To gain insights, I begin with a schema presentation of the data, highlighting the number of null values and duplicates. A description of the DataFrame provides details on data types for each column, ensuring data consistency.
- Data Sampling: Given resource constraints, I extract a sample of the dataset using a fraction ratio.
- Data Partitioning: To enhance parallel processing, the number of partitions is increased from 6 to 10.
- Caching: After numerous data transformations, the final DataFrame is cached to improve processing efficiency.
- Memory Management: Driver and executor memory are specified to optimize resource utilization.

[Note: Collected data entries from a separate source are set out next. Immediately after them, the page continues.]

### src/rtl/jtag_tap_ir.sv
// IEEE 1149.1 TAP controller with instruction register, BYPASS/IDCODE data
// registers, instruction decode and a falling-edge TDO mux toward the pins.
module jtag_tap_ir #(
    parameter int                     IR_WIDTH   = 4,
    parameter logic [31:0]            IDCODE_VAL = 32'h1000_0001,
    parameter logic [IR_WIDTH-1:0]    OP_EXTEST  = {IR_WIDTH{1'b0}},
    parameter logic [IR_WIDTH-1:0]    OP_SAMPLE  = IR_WIDTH'(1'b1),
    parameter logic [IR_WIDTH-1:0]    OP_IDCODE  = IR_WIDTH'(2'b10),
    parameter logic [IR_WIDTH-1:0]    OP_BYPASS  = {IR_WIDTH{1'b1}}
) (
    input  logic                TCK,
    input  logic                TRST,
    input  logic                TMS,
    input  logic                TDI,
    input  logic                bsr_tdo,
    output logic                TDO,
    output logic                tdo_en,
    output logic [3:0]          state,
    output logic [IR_WIDTH-1:0] instr,
    output logic                clockdr,
    output logic                shiftdr,
    output logic                updatedr,
    output logic                clockir,
    output logic                shiftir,
    output logic                updateir,
    output logic                select,
    output logic                bs_en
);

    typedef enum logic [3:0] {
        ST_TLR      = 4'hF,
        ST_RTI      = 4'hC,
        ST_SEL_DR   = 4'h7,
        ST_CAP_DR   = 4'h6,
        ST_SH_DR    = 4'h2,
        ST_EX1_DR   = 4'h1,
        ST_PAUSE_DR = 4'h3,
        ST_EX2_DR   = 4'h0,
        ST_UPD_DR   = 4'h5,
        ST_SEL_IR   = 4'h4,
        ST_CAP_IR   = 4'hE,
        ST_SH_IR    = 4'hA,
        ST_EX1_IR   = 4'h9,
        ST_PAUSE_IR = 4'hB,
        ST_EX2_IR   = 4'h8,
        ST_UPD_IR   = 4'hD
    } tap_state_e;

    localparam logic [IR_WIDTH-1:0] IR_CAPTURE = IR_WIDTH'(2'b01);

    tap_state_e            state_r;
    tap_state_e            state_nxt_s;
    logic [IR_WIDTH-1:0]   ir_sr_r;
    logic [IR_WIDTH-1:0]   instr_r;
    logic [31:0]           idcode_r;
    logic                  bypass_r;
    logic                  tdo_r;
    logic                  tdo_en_r;
    logic                  tdo_nxt_s;
    logic                  tdo_en_nxt_s;
    logic                  sel_bsr_s;
    logic                  sel_idcode_s;
    logic                  ir_side_s;

    // TAP state register, advanced by TMS on the rising edge
    always_ff @(posedge TCK or negedge TRST) begin
        if (!TRST) begin
            state_r <= ST_TLR;
        end else begin
            state_r <= state_nxt_s;
        end
    end

    // IEEE 1149.1 next-state function
    always_comb begin
        state_nxt_s = ST_TLR;
        case (state_r)
            ST_TLR:      state_nxt_s = TMS ? ST_TLR      : ST_RTI;
            ST_RTI:      state_nxt_s = TMS ? ST_SEL_DR   : ST_RTI;
            ST_SEL_DR:   state_nxt_s = TMS ? ST_SEL_IR   : ST_CAP_DR;
            ST_CAP_DR:   state_nxt_s = TMS ? ST_EX1_DR   : ST_SH_DR;
            ST_SH_DR:    state_nxt_s = TMS ? ST_EX1_DR   : ST_SH_DR;
            ST_EX1_DR:   state_nxt_s = TMS ? ST_UPD_DR   : ST_PAUSE_DR;
            ST_PAUSE_DR: state_nxt_s = TMS ? ST_EX2_DR   : ST_PAUSE_DR;
            ST_EX2_DR:   state_nxt_s = TMS ? ST_UPD_DR   : ST_SH_DR;
            ST_UPD_DR:   state_nxt_s = TMS ? ST_SEL_DR   : ST_RTI;
            ST_SEL_IR:   state_nxt_s = TMS ? ST_TLR      : ST_CAP_IR;
            ST_CAP_IR:   state_nxt_s = TMS ? ST_EX1_IR   : ST_SH_IR;
            ST_SH_IR:    state_nxt_s = TMS ? ST_EX1_IR   : ST_SH_IR;
            ST_EX1_IR:   state_nxt_s = TMS ? ST_UPD_IR   : ST_PAUSE_IR;
            ST_PAUSE_IR: state_nxt_s = TMS ? ST_EX2_IR   : ST_PAUSE_IR;
            ST_EX2_IR:   state_nxt_s = TMS ? ST_UPD_IR   : ST_SH_IR;
            ST_UPD_IR:   state_nxt_s = TMS ? ST_SEL_DR   : ST_RTI;
            default:     state_nxt_s = ST_TLR;
        endcase
    end

    // Instruction decode; undefined opcodes fall through to BYPASS
    always_comb begin
        sel_bsr_s    = 1'b0;
        sel_idcode_s = 1'b0;
        if ((instr_r == OP_EXTEST) || (instr_r == OP_SAMPLE)) begin
            sel_bsr_s = 1'b1;
        end else if (instr_r == OP_IDCODE) begin
            sel_idcode_s = 1'b1;
        end else begin
            sel_bsr_s    = 1'b0;
            sel_idcode_s = 1'b0;
        end
    end

    // IR shift register: capture 0..01, shift TDI in at the MSB
    always_ff @(posedge TCK or negedge TRST) begin
        if (!TRST) begin
            ir_sr_r <= IR_CAPTURE;
        end else if (state_r == ST_CAP_IR) begin
            ir_sr_r <= IR_CAPTURE;
        end else if (state_r == ST_SH_IR) begin
            ir_sr_r <= {TDI, ir_sr_r[IR_WIDTH-1:1]};
        end else begin
            ir_sr_r <= ir_sr_r;
        end
    end

    // IDCODE data register, only active while IDCODE is the instruction
    always_ff @(posedge TCK or negedge TRST) begin
        if (!TRST) begin
            idcode_r <= IDCODE_VAL;
        end else if (sel_idcode_s && (state_r == ST_CAP_DR)) begin
            idcode_r <= IDCODE_VAL;
        end else if (sel_idcode_s && (state_r == ST_SH_DR)) begin
            idcode_r <= {TDI, idcode_r[31:1]};
        end else begin
            idcode_r <= idcode_r;
        end
    end

    // Single-bit bypass register for BYPASS and unknown opcodes
    always_ff @(posedge TCK or negedge TRST) begin
        if (!TRST) begin
            bypass_r <= 1'b0;
        end else if (!sel_bsr_s && !sel_idcode_s && (state_r == ST_CAP_DR)) begin
            bypass_r <= 1'b0;
        end else if (!sel_bsr_s && !sel_idcode_s && (state_r == ST_SH_DR)) begin
            bypass_r <= TDI;
        end else begin
            bypass_r <= bypass_r;
        end
    end

    // TDO source selection for the next falling edge
    always_comb begin
        tdo_nxt_s    = 1'b0;
        tdo_en_nxt_s = 1'b0;
        if (state_r == ST_SH_IR) begin
            tdo_nxt_s    = ir_sr_r[0];
            tdo_en_nxt_s = 1'b1;
        end else if (state_r == ST_SH_DR) begin
            tdo_en_nxt_s = 1'b1;
            if (sel_bsr_s) begin
                tdo_nxt_s = bsr_tdo;
            end else if (sel_idcode_s) begin
                tdo_nxt_s = idcode_r[0];
            end else begin
                tdo_nxt_s = bypass_r;
            end
        end else begin
            tdo_nxt_s    = 1'b0;
            tdo_en_nxt_s = 1'b0;
        end
    end

    // Falling-edge TDO driver so data is stable around the next rising edge
    always_ff @(negedge TCK or negedge TRST) begin
        if (!TRST) begin
            tdo_r    <= 1'b0;
            tdo_en_r <= 1'b0;
        end else begin
            tdo_r    <= tdo_nxt_s;
            tdo_en_r <= tdo_en_nxt_s;
        end
    end

    // Active instruction; changes only on the fall in Update-IR or TLR
    always_ff @(negedge TCK or negedge TRST) begin
        if (!TRST) begin
            instr_r <= OP_IDCODE;
        end else if (state_r == ST_UPD_IR) begin
            instr_r <= ir_sr_r;
        end else if (state_r == ST_TLR) begin
            instr_r <= OP_IDCODE;
        end else begin
            instr_r <= instr_r;
        end
    end

    // IR-side state membership for the select output
    always_comb begin
        ir_side_s = 1'b0;
        case (state_r)
            ST_SEL_IR, ST_CAP_IR, ST_SH_IR, ST_EX1_IR,
            ST_PAUSE_IR, ST_EX2_IR, ST_UPD_IR: ir_side_s = 1'b1;
            default:                          ir_side_s = 1'b0;
        endcase
    end

    assign state    = state_r;
    assign instr    = instr_r;
    assign TDO      = tdo_r;
    assign tdo_en   = tdo_en_r;
    assign clockdr  = (state_r == ST_CAP_DR) || (state_r == ST_SH_DR);
    assign shiftdr  = (state_r == ST_SH_DR);
    assign updatedr = (state_r == ST_UPD_DR);
    assign clockir  = (state_r == ST_CAP_IR) || (state_r == ST_SH_IR);
    assign shiftir  = (state_r == ST_SH_IR);
    assign updateir = (state_r == ST_UPD_IR);
    assign select   = ir_side_s;
    assign bs_en    = (instr_r == OP_EXTEST);

endmodule

### config.mk
export PLATFORM = sky130hd
export DESIGN_NAME = jtag_tap_ir
export DESIGN_NICKNAME = d
export VERILOG_FILES = /design/src/rtl/jtag_tap_ir.sv
export SDC_FILE = /design/constraint.sdc
export NUM_CORES = 1
export LEC_CHECK = 0
export BUFFER_PORTS_ARGS = -buffer_cell sky130_fd_sc_hd__buf_2
export CAP_MARGIN = 10
export CORE_UTILIZATION = 25
export CTS_BUF_LIST = sky130_fd_sc_hd__clkbuf_8 sky130_fd_sc_hd__clkbuf_16
export CTS_CLUSTER_SIZE = 24
export DETAILED_ROUTE_END_ITERATION = 7
export SYNTH_ARGS = -nofsm -noshare
export SYNTH_HDL_FRONTEND = slang
export SYNTH_SLANG_ARGS = --single-unit
### constraint.sdc
create_clock -name TCK -period 1.8 [get_ports TCK]
set_clock_uncertainty 0.2 [all_clocks]
set_input_delay 0.36 -clock TCK [delete_from_list [all_inputs] [get_ports TCK]]
set_output_delay 0.36 -clock TCK [all_outputs]
set_load 0.01 [all_outputs]
==> results.toml, run 1 <==
[drt]
drt-initial-drc-count = 54
routed_wl_um = 5563
dr_total_vias = 1700
wl_per_cell_um = 14.56
via_per_inst = 4.450
post-route-drc-count = 0
route.antenna.remaining_nets = 0
first_pass_iters = 4

[clocking]
worst_skew_pair.late_latency_ps = 360
tritoncts = "built"
max-clock-path-buffers = 2
clk_pin_slew_ps = 90
cts_made_buffers = 5
cts_sinks = 47
cts-root-buf = "sky130_fd_sc_hd__clkbuf_8"
cts_max_level = 2

[cells_and_area]
antenna-diode-count = 0
num-nets-final = 278
postLayoutCellArea_um2 = 3477
layout.cells.non_filler = 382
areaGrowthSynthToFinish_pct = 51.11
drive_gt1_share_pct = 56.20

[global_routing]
all_layer_gr_usage_pct = 11.75
global_route_wire_length_before_repair_um = 8859
via_count_of_the_first_global_routing_pass = 1724
grt_start_max_net_pins = 26
grt_overflow = 0
grt_antenna_before_repair = 0

[setup_path]
ff2ff_setup_slack_ps = -870
setup.worst_path.end = "idcode_r[18]$_DFFE_PN0P_"
crit-reg2reg-capture = "idcode_r[18]$_DFFE_PN0P_"
critical_path_launch_point_type = "flop"
path_max_fanout = 16
ff2ff_path_depth = 4
required_time_at_the_endpoint_of_the_critical_path_ps = 1790
setup.worst_path.start = "instr[1]$_DFFE_NN1P_"
critical_path_class = "flop to flop"
cp-end-kind = "flop"
crit-reg2reg-launch = "instr[1]$_DFFE_NN1P_"
critical_path_arrival_ps = 2660

[floorplan]
die-height_um = 97.94
io_pins = 23
fp-row-count = 34
total_die_area_um2 = 9591
design.core.area_um2 = 8806
die_x_um = 97.94
initial_utilization_pct = 26.13

[place]
place.detailed.hpwl_um = 2779
gp_congestion = 0.8015
port-buffer-count = 22
detailedPlace.worstSlack_ps = -642.1
placed_area_um2 = 2693
dpl.cell_count = 331

[logic_synthesis]
synthesis.yosys.warnings = 0
synth_cell_types = 32
per_instance_average_area_after_synthesis_um2 = 12.05
synth_area_leaders = "sky130_fd_sc_hd__dfrtp_1, sky130_fd_sc_hd__mux2_4, sky130_fd_sc_hd__dfstp_2"
netlist.top_cell.by_area = "sky130_fd_sc_hd__dfrtp_1"
synth.most_common_cell = "sky130_fd_sc_hd__dfrtp_1"
synth_common_cells = "sky130_fd_sc_hd__dfrtp_1, sky130_fd_sc_hd__nor2b_1, sky130_fd_sc_hd__mux2_4"
synth_top_flop_cell = "sky130_fd_sc_hd__dfrtp_1"
count_of_flip_flops_with_a_built_in_enable_after_synthesis = 0
synth_top_cell_area_share_pct = 36.98
syn-num-nets = 196
synth-seq-area-share_pct = 51.55
synthCells = 191
async_reset_ff_share_pct = 100.0
synth_register_bits = 47
syn_area_um2 = 2301

[sta]
timing.max_slew.rel_slack_pct = 78.44
finalHoldWorstSlack_ps = 74.04
timing_max_transition_violations_final = 0
finalSetupViolations = 56
report.final.hold_viol_count = 0
grt_setup_unrepaired = "yes"
fin_ws_ps = -866.8
timing_worst_slew_pin_value_ps = 323.5

[outcome]
status = "finished, violations left"
failed_checks = "setup timing"

[power_and_ir_drop]
peakVddDrop_mv = 1.002
power-per-cell-area_nw_per_um2 = 1474
power_leakage_uw = 0.001737

[min_path]
min_path_type = "input port to flop"
hold_path.startpoint = "TMS"

[flow_run]
max_cap_viol_count = 0
-- state kept, by name, indices dropped and copies added (netlist names) --
register  cells
bypass_r      1
TDO           1
instr         4
tdo_en        1
ir_sr_r       4
state         4
idcode_r     32
-- through the flow --
step | power [uW] | setup TNS [ps] | utilization, %
after global routing | 5405 | -39080 | 39.49
final | 5126 | -37080 | 39.49
after detailed placement | 3046 | -25880 | 30.58
after CTS | 4725 | -34640 | 37.41
after floorplan | 2525 | -25460 | -
after global placement | 3017 | -25160 | 30.58
-- worst max-delay path, stage by stage, from the launching register on --
cell	delay (ps)
sky130_fd_sc_hd__dfstp_2	590
sky130_fd_sc_hd__buf_6	140
sky130_fd_sc_hd__nand3_4	140
sky130_fd_sc_hd__buf_12	210
sky130_fd_sc_hd__mux2_4	300
-- worst min path at each step --
stage                         endpoint  slack (ps)  depth (start not counted)
5_1_grt             state[1]$_DFF_PN1_          80                          2
3_5_place_dp   idcode_r[0]$_DFFE_PN1P_         270                          2
6_report            state[1]$_DFF_PN1_          70                          2
2_1_floorplan     bypass_r$_DFFE_PN0P_        -140                          0
3_3_place_gp   idcode_r[0]$_DFFE_PN1P_         270                          2
4_1_cts             state[1]$_DFF_PN1_          60                          2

I undertake several data preprocessing steps:
- Converting the "Flight_Date" from a string type to a date type.
- Creating a new column, "TotalDelay," to compute the total delay for each flight by summing "DepDelay" and "ArrDelay."
- Introducing a "Carrier Name" column to map the carrier shortcuts to their full names.
- Introducing "Origin_City" and "Dest_City" columns to map airport city shortcuts to full city names.
My analysis focuses on addressing key questions based on the dataset:
- What is the average delay time for each airline?
- Which are the top 10 airlines with the most delay time?
- What is the most common cause of delays?
- How does distance relate to delay time?
- Which airport experiences the highest flight volume?
- What is the average delay time by day of the week?
- What is the average delay time by month?
I have created a detailed presentation that provides an overview of my project, key findings, and visual insights. You can access the project presentation here.
The presentation complements the documentation and provides a visual representation of my analysis and its results. I encourage you to explore it for a more immersive understanding of my project.
I have attached two Jupyter files to the repository:
- FlightDelayAnalysis_on_SampleOfData.ipynb: If you run the code on your local machine.
- FlightDelayAnalysis_on_WholeData.ipynb: If you run the code on the cloud.
You can choose the appropriate file based on your computing resources and preferences. Happy analyzing!